Ollama exposes an OpenAI-compatible REST API at http://localhost:11434/v1. This means every library, framework, and application that integrates with OpenAI can point at your local fine-tuned model with a one-line change.
No new SDKs. No API wrapper code. Just change the baseURL and the model name.
What "OpenAI-Compatible" Actually Means
Ollama implements the OpenAI Chat Completions API format:
POST /v1/chat/completions— the primary endpoint- Request body format identical to OpenAI's (model, messages, temperature, max_tokens, stream, etc.)

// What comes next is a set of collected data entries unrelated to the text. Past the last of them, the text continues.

[./run.sh]
#!/bin/bash
# OpenROAD 26Q1-2900-gdf79404cd8, Yosys 0.63+post, stock flow scripts
make -C /OpenROAD-flow-scripts/flow DESIGN_CONFIG=/design/flow/config.mk WORK_HOME=/design/flow/orfs finish
[./config.mk]
export PLATFORM = sky130hd
export DESIGN_NAME = rgb2hsv_clk
export DESIGN_NICKNAME = rgb2hsv_clk
export VERILOG_FILES = /design/flow/design.v
export SDC_FILE = /design/flow/constraint.sdc
export NUM_CORES = 4
export LEC_CHECK = 1
export CORE_UTILIZATION = 40
[./constraint.sdc]
current_design rgb2hsv_clk

set clk_period 16.8
set clk_io_pct 0.2

create_clock -name clk0 -period $clk_period [get_ports {pclk}]

set non_clock_inputs [all_inputs -no_clocks]
set_input_delay [expr $clk_period * $clk_io_pct] -clock clk0 $non_clock_inputs
set_output_delay [expr $clk_period * $clk_io_pct] -clock clk0 [all_outputs]
[./design.v]
module div_rill_clk (
    input clk,
    input rst,  
    input enable,  
    input [31:0] a, 
    input [31:0] b,
    output reg [31:0] yshang,
    output reg [31:0] yyushu,
    output reg done
);
reg[31:0] tempa;
reg[31:0] tempb;
reg[63:0] temp_a;
reg[63:0] temp_b;
reg [31:0] i;
localparam s_idle =  4'b0000;
localparam s_init =  4'b0001;
localparam s_calc1 = 4'b0011;
localparam s_calc2 = 4'b0010;
localparam s_ready = 4'b0110;
localparam s_done =  4'b0111;
reg [3:0] status = s_idle;
always @(posedge clk) begin
    if(rst) begin
        i <= 32'h0;
        tempa <= 32'h1;
        tempb <= 32'h1;
        yshang <= 32'h1;
        yyushu <= 32'h1;
        done <= 1'b0;
        status <= s_idle;
    end else begin
        case(status)
            s_idle: begin
                if(enable) begin
                    tempa <= a;
                    tempb <= b;
                    status <= s_init;
                end else begin
                    i <= 32'h0;
                    tempa <= 32'h1;
                    tempb <= 32'h1;
                    done <= 1'b0;
                    status <= s_idle;
                end
            end
            s_init: begin
                temp_a = {32'h00000000,tempa};
                temp_b = {tempb,32'h00000000};
                status <= s_calc1;
            end
            s_calc1: begin
                if(i < 32) begin
                    temp_a = {temp_a[62:0],1'b0};
                    status <= s_calc2;
                end else begin
                    status <= s_done;
                end
            end
            s_calc2: begin
                if(temp_a[63:32] >= tempb) begin
                    temp_a = temp_a - temp_b + 1'b1;
                end else begin
                    temp_a = temp_a;
                end
                i <= i + 1'b1;  
                status <= s_calc1;
            end
            s_done: begin
                yshang <= temp_a[31:0];
                yyushu <= temp_a[63:32];
                done <= 1'b1;
                status <= s_ready;
            end
            s_ready: begin
                status <= s_idle;
            end
            default: begin
                status <= s_idle;
            end
        endcase
    end
end
endmodule
module rgb2hsv_clk (
    input pclk,
    input rst,  
    input enable,  
    input[23:0] RGB24,
    output[24:0] HSV25,
    output reg hsv_done
);
wire[7:0] Red,Green,Blue;
assign Red = RGB24[23:16];
assign Green = RGB24[15:8];
assign Blue = RGB24[7:0];
reg[7:0] R_reg,G_reg,B_reg;
reg[8:0] Hue;
reg[7:0] Saturation,Value;
assign HSV25[24:16] = Hue;
assign HSV25[15:8] = Saturation;
assign HSV25[7:0] = Value;
reg[7:0] max,min;
reg[14:0] h_dividend;
reg[7:0] h_divisor;
wire[14:0] h_quotient;
reg[8:0] h_add;
reg[16:0] s_dividend;
reg[7:0] s_divisor;
wire[16:0] s_quotient;
reg[7:0] v;
reg sign_flag;
reg enable_div = 0;
wire clac_done;
wire[31:0] yshang_h,yshang_s;
assign h_quotient = yshang_h[14:0];
assign s_quotient = yshang_s[16:0];
localparam s_idle           = 3'b000;
localparam s_init           = 3'b001;
localparam s_div_work       = 3'b011;
localparam s_ready          = 3'b010;
localparam s_done           = 3'b110;
reg [2:0] status = s_idle;
always@(posedge pclk) begin
    if(rst) begin
        R_reg <= 0;
        G_reg <= 0;
        B_reg <= 0;
        Hue <= 0;
        Saturation <= 0;
        Value <= 0;
        hsv_done <= 0;
        status <= s_idle;
    end else begin
        case(status) 
            s_idle: begin
                if(enable) begin
                    R_reg <= Red;
                    G_reg <= Green;
                    B_reg <= Blue;
                    if(Red >= Green) begin
                        if(Red >= Blue) begin
                            max <= Red;
                        end else begin
                            max <= Blue;
                        end
                    end else begin
                        if(Green >= Blue) begin
                            max <= Green;
                        end else begin
                            max <= Blue;
                        end
                    end
                    if(Red <= Green) begin
                        if(Red <= Blue) begin
                            min <= Red;
                        end else begin
                            min <= Blue;
                        end
                    end else begin
                        if(Green <= Blue) begin
                            min <= Green;
                        end else begin
                            min <= Blue;
                        end
                    end                    
                    status <= s_init;
                end else begin
                    R_reg <= 0;
                    G_reg <= 0;
                    B_reg <= 0;
                    hsv_done <= 0;
                    status <= s_idle;                    
                end
            end
            s_init: begin
                if(max == min) begin
                    sign_flag <= 0;
                    h_dividend <= 0;
                    h_divisor <= 1;
                    h_add <= 0;
                    s_dividend <= 0;
                    s_divisor <= 1;
                    v <= max;
                end else if(max == R_reg && G_reg >= B_reg) begin
                    sign_flag <= 0;
                    h_dividend <= 60 * (G_reg - B_reg);
                    h_divisor <= max - min;
                    h_add <= 0;
                    s_dividend <= 255 * (max - min);
                    s_divisor <= max;
                    v <= max;
                end else if(max == R_reg && G_reg < B_reg) begin
                    sign_flag <= 1;
                    h_dividend <= 60 * (B_reg - G_reg);
                    h_divisor <= max - min;
                    h_add <= 360;
                    s_dividend <= 255 * (max - min);
                    s_divisor <= max;
                    v <= max;        
                end else if(max == G_reg) begin
                    if(B_reg >= R_reg) begin
                        sign_flag <= 0;
                        h_dividend <= 60 * (B_reg - R_reg);
                        h_divisor <= max - min;
                        h_add <= 120;
                        s_dividend <= 255 * (max - min);
                        s_divisor <= max;
                        v <= max;          
                    end else begin
                        sign_flag <= 1;
                        h_dividend <= 60 * (R_reg - B_reg);
                        h_divisor <= max - min;
                        h_add <= 120;
                        s_dividend <= 255 * (max - min);
                        s_divisor <= max;
                        v <= max; 
                    end
                end else if(max == B_reg) begin
                    if(R_reg >= G_reg) begin
                        sign_flag <= 0;
                        h_dividend <= 60 * (R_reg - G_reg);
                        h_divisor <= max - min;
                        h_add <= 240;
                        s_dividend <= 255 * (max - min);
                        s_divisor <= max;
                        v <= max;       
                    end else begin
                        sign_flag <= 1;
                        h_dividend <= 60 * (G_reg - R_reg);
                        h_divisor <= max - min;
                        h_add <= 240;
                        s_dividend <= 255 * (max - min);
                        s_divisor <= max;
                        v <= max; 
                    end
                end
                enable_div <= 1;
                status <= s_div_work;
            end
            s_div_work: begin
                enable_div <= 0;
                if(clac_done) begin
                    status <= s_done;
                end else begin
                    status <= s_div_work;
                end
            end
            s_done: begin
                if(sign_flag == 0) 
                    Hue <= (h_quotient + h_add);
                else
                    Hue <= (h_add - h_quotient); 
                Saturation <= s_quotient;
                Value <= v;
                hsv_done <= 1'b1;   
                status <= s_ready;
            end
            s_ready: begin
                hsv_done <= 0;
                status <= s_idle;
            end
            default: begin
                status <= s_idle;
            end
        endcase
    end
end
div_rill_clk div_rill_clk_h (
    .clk(pclk),
    .rst(rst),
    .enable(enable_div),
    .done(clac_done),
    .a({17'b0,h_dividend}),
    .b({24'b0,h_divisor}),
    .yshang(yshang_h),
    .yyushu()
);
div_rill_clk div_rill_clk_s (
    .clk(pclk),
    .rst(rst),
    .enable(enable_div),
    .done(),
    .a({15'b0,s_dividend}),
    .b({24'b0,s_divisor}),
    .yshang(yshang_s),
    .yyushu()
);
endmodule
==> Changelog: implementation <==
### Changed

- Fin crit share: 39.58%
- Global placement routability congestion: 0.9152
- Pre-Repair DR Iteration Count: 5
- CP max stage delay: 0.59 ns
- Crit path max fanout: 5
- Max transition margin: 39.07%
- CP delay by family, top: adder cells
- Clock Path Buffers: 3
- DR iter-0 viols: 1498
- Pre-CTS setup slack: 9.889 ns
- Worst Skew: 0.04545 ns
- Primary FF master, synth: edfxtp_1
- Post-synthesis sequential area ratio: 30.07%
- Crit end category: register
- # Max-Cap Violations: 0
- Synthesized area: 0.03459 mm2
- Wire per inst: 16.48 um
- Height of the chip: 296.1 um
- Post-synth ARST share: 0%
- Max-slew violation count: 0
- Fp_density: 40.49%
- Post-DRT Antenna Nets: 0
- FF-to-FF End: s_dividend[15]
- Chip Area: 0.08765 mm2
- Post-synth EDFFs: 221
- Area Growth Syn to Fin: 9.974%
- Ports: 53
- Via density: 5.242
- Ant diodes: 0
- Synth Instances: 4001
- Fmax: 150.4 MHz
- Number of global-route vias before repair: 25544
- Critical path class: register to register
- Hold path start: div_rill_clk_h.tempb[4]
- Post-CTS Hold Buffers: 0
- Area of the core: 0.08541 mm2
- Die W: 296.1 um
- Worst R2R Path Depth: 27
- CTS resizes: 0
- Latency at later pin: 0.62 ns
- Final setup TNS: 0 ns
- Final Hold Viols: 0
- Yosys warning count: 2
- # DRC: 0
- Critical path buffers and inverters: 5
- Critical path launch point type: register
- TritonCTS Buffers: 50
- Hold depth: 0
- Total number of vias: 27148
- Overall global routing resource usage: 20.37%
- Max VDD drop: 0.2672 mV
- Placed instance area: 0.03633 mm2
- Cell Pwr Density: 186.7 mW/mm2
- First-pass GRT wire length: 137.4 mm
- Avg Cell Area, Syn: 8.645 um2
- CP Data Arrival Time: 6.99 ns
- Ys cells: 4001
- Req. time, crit path: 17.14 ns
- Largest net degree at the start of global routing: 74
- Pleak: 16.02 nW
- Worst r2r src: max[0]
- OpenROAD warnings: 109
- Clock Root Buffer: clkbuf_16
- Final min period: 6.649 ns
- Source of the critical timing path: max[0]
- Num Clock Sinks: 409
- Clock transition at path regs: 0.06 ns
- Final setup fails: 0
- PortBufs: 52
- CTS tree: yes
- Postcts setup bufs: 0
- Hold WC Path Type: register to register
- Synth unique cells: 81
- Design Area, Final: 0.03804 mm2
- Slowest-stage cell, CP: fa_1
- Proportion of layout cells with a drive suffix above 1: 4.511%
- Dpl hpwl: 64.97 mm
- Critical Path Stages: 27
- Yosys Chip Area: 0.03459 mm2
- Total congestion overflow: 0
- Final WS setup: 10.15 ns
- Status: finished, final reports clean
- Worst-margin pin slew: 0.8885 ns
- CTS H-Tree Depth: 2
- Routed WL: 85.33 mm
- WHS Endpoint: div_rill_clk_h.temp_b[36]
- Hold Slack: 0.4498 ns
- Antenna violations before repair: 0
- RSZ-0062 raised after global routing: no
- FF-to-FF setup slack: 10.15 ns
- Cell Rows: 107
- FF+latch count, synth: 409
final cells by class:
cell class / instances / area, um2
tap: 1144 / 1431
inverter: 440 / 1652
timing repair buffer: 89 / 799.5
sequential: 409 / 10400
clock buffer: 62 / 1443
multi-input combinational: 3003 / 22050
clock inverter: 32 / 260.3
fill: 8312 / 47380
worst register-to-register path: cells and delay by family (launching register included):
family	cells	cell delay [ns]
AND-OR/OR-AND	9	1.69
XOR/XNOR	2	0.40
buffers and inverters	5	0.48
flip-flops	1	0.49
adder cells (fa/ha/maj)	8	3.03
AND/OR/NAND/NOR	3	0.31
cell usage after synthesis (11+ instances only):
cell type	n	area share, %
a211o_1	14	0.35
a211oi_1	39	0.85
a21boi_0	11	0.24
a21o_1	96	2.1
a21oi_1	376	5.4
a221oi_1	13	0.33
a22o_1	29	0.73
a311oi_1	13	0.33
a31oi_1	26	0.47
and2_1	25	0.45
and3_1	31	0.56
clkbuf_1	139	1.5
dfxtp_1	188	11
edfxtp_1	221	19
fa_1	117	6.8
ha_1	406	15
inv_1	438	4.8
mux2i_1	26	0.75
nand2_1	396	4.3
nand2b_1	32	0.58
nand3_1	120	1.7
nand4_1	44	0.80
nor2_1	257	2.8
nor2b_1	35	0.63
nor3_1	36	0.52
nor4_1	19	0.34
o211ai_1	22	0.48
o21a_1	55	1.2
o21ai_0	228	3.3
o21ai_1	22	0.32
o21bai_1	80	1.7
o31ai_1	15	0.33
or2_2	24	0.43
or3_1	19	0.34
xnor2_1	163	4.1
xor2_1	97	2.5
metal layers:
layer	share of wire (%)	vias up	GRT usage [%]
met5	0	-	0
met4	2.4	0	4.174
met3	5.3	96	4.069
met2	43	491	29.87
met1	49	12565	32.14
li1	-	13996	-
where the power goes:
part,switching [mW],internal (mW),leakage (nW)
clock,0.458,0.644,0.835
combinational,2.68,2.01,11.6
sequential,0.0533,1.25,3.61
through the flow:
stage	util, %	std cells	power [mW]
after floorplan	-	4001	4.950
after global placement	42.54	5085	6.020
after detailed placement	42.54	5085	6.018
after CTS	44.53	5179	7.168
after global routing	44.53	5179	7.806
final	44.53	5179	7.100
kinds of logic (layout without fill, tap and decap cells):
logic type / Yosys count / count (layout) / synth area share (%)
xor gates and xnor gates: 260 / 260 / 6.584
muxes: 28 / 28 / 0.8176
DFF: 409 / 409 / 30.07
AOI/OAI and AO/OA: 1121 / 1121 / 20.38
and+or+nand+nor: 1071 / 1071 / 14.28
adders and majority gates: 523 / 523 / 21.46
buffers and inverters: 589 / 623 / 6.407
placed cells by master, fill, tap and decap left out, types with 11 or more instances in the layout:
cell type        synthesis  routed
clkdlybuf4s50_1          0      51
a21o_1                  96      96
fa_1                   117     117
a311oi_1                13      13
a211o_1                 14      14
edfxtp_1               221     221
nand4_1                 44      44
and3_1                  31      31
o21bai_1                80      80
or2_2                   24      24
clkbuf_16                0      55
a211oi_1                39      38
a22o_1                  29      29
xor2_1                  97      97
xnor2_1                163     163
nor2_1                 257     253
a21oi_1                376     374
inv_1                  438     438
nor2b_1                 35      35
and2_1                  25      25
a21boi_0                11      11
o21a_1                  55      55
nand3_1                120     120
o21ai_0                228     228
a31oi_1                 26      26
nor3_1                  36      34
buf_4                    0      37
or3_1                   19      19
a221oi_1                13      13
dfxtp_1                188     188
o31ai_1                 15      15
nor4_1                  19      19
clkinv_2                 0      13
ha_1                   406     406
o21ai_1                 22      21
nand2b_1                32      31
mux2i_1                 26      26
o211ai_1                22      22
nand2_1                396     395
how the worst max path moves through the flow:
stage / end / slack, ns
4_1_cts: s_dividend[15] / 10.19
5_1_grt: s_dividend[16] / 9.73
6_report: s_dividend[15] / 10.15
No activity file was given, so power comes from the tool's default toggle rates.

- Response format identical (choices, message.content, usage, etc.)
Not every OpenAI feature is implemented. Supported:
- Chat completions (most important)
- Streaming via
stream: true - Embeddings via
POST /v1/embeddings(select models) - Model listing via
GET /v1/models
Not supported:
- Fine-tuning via API (you do this in Ertas instead)
- Image generation
- Voice/audio APIs
- Assistants API (the stateful threads/runs interface)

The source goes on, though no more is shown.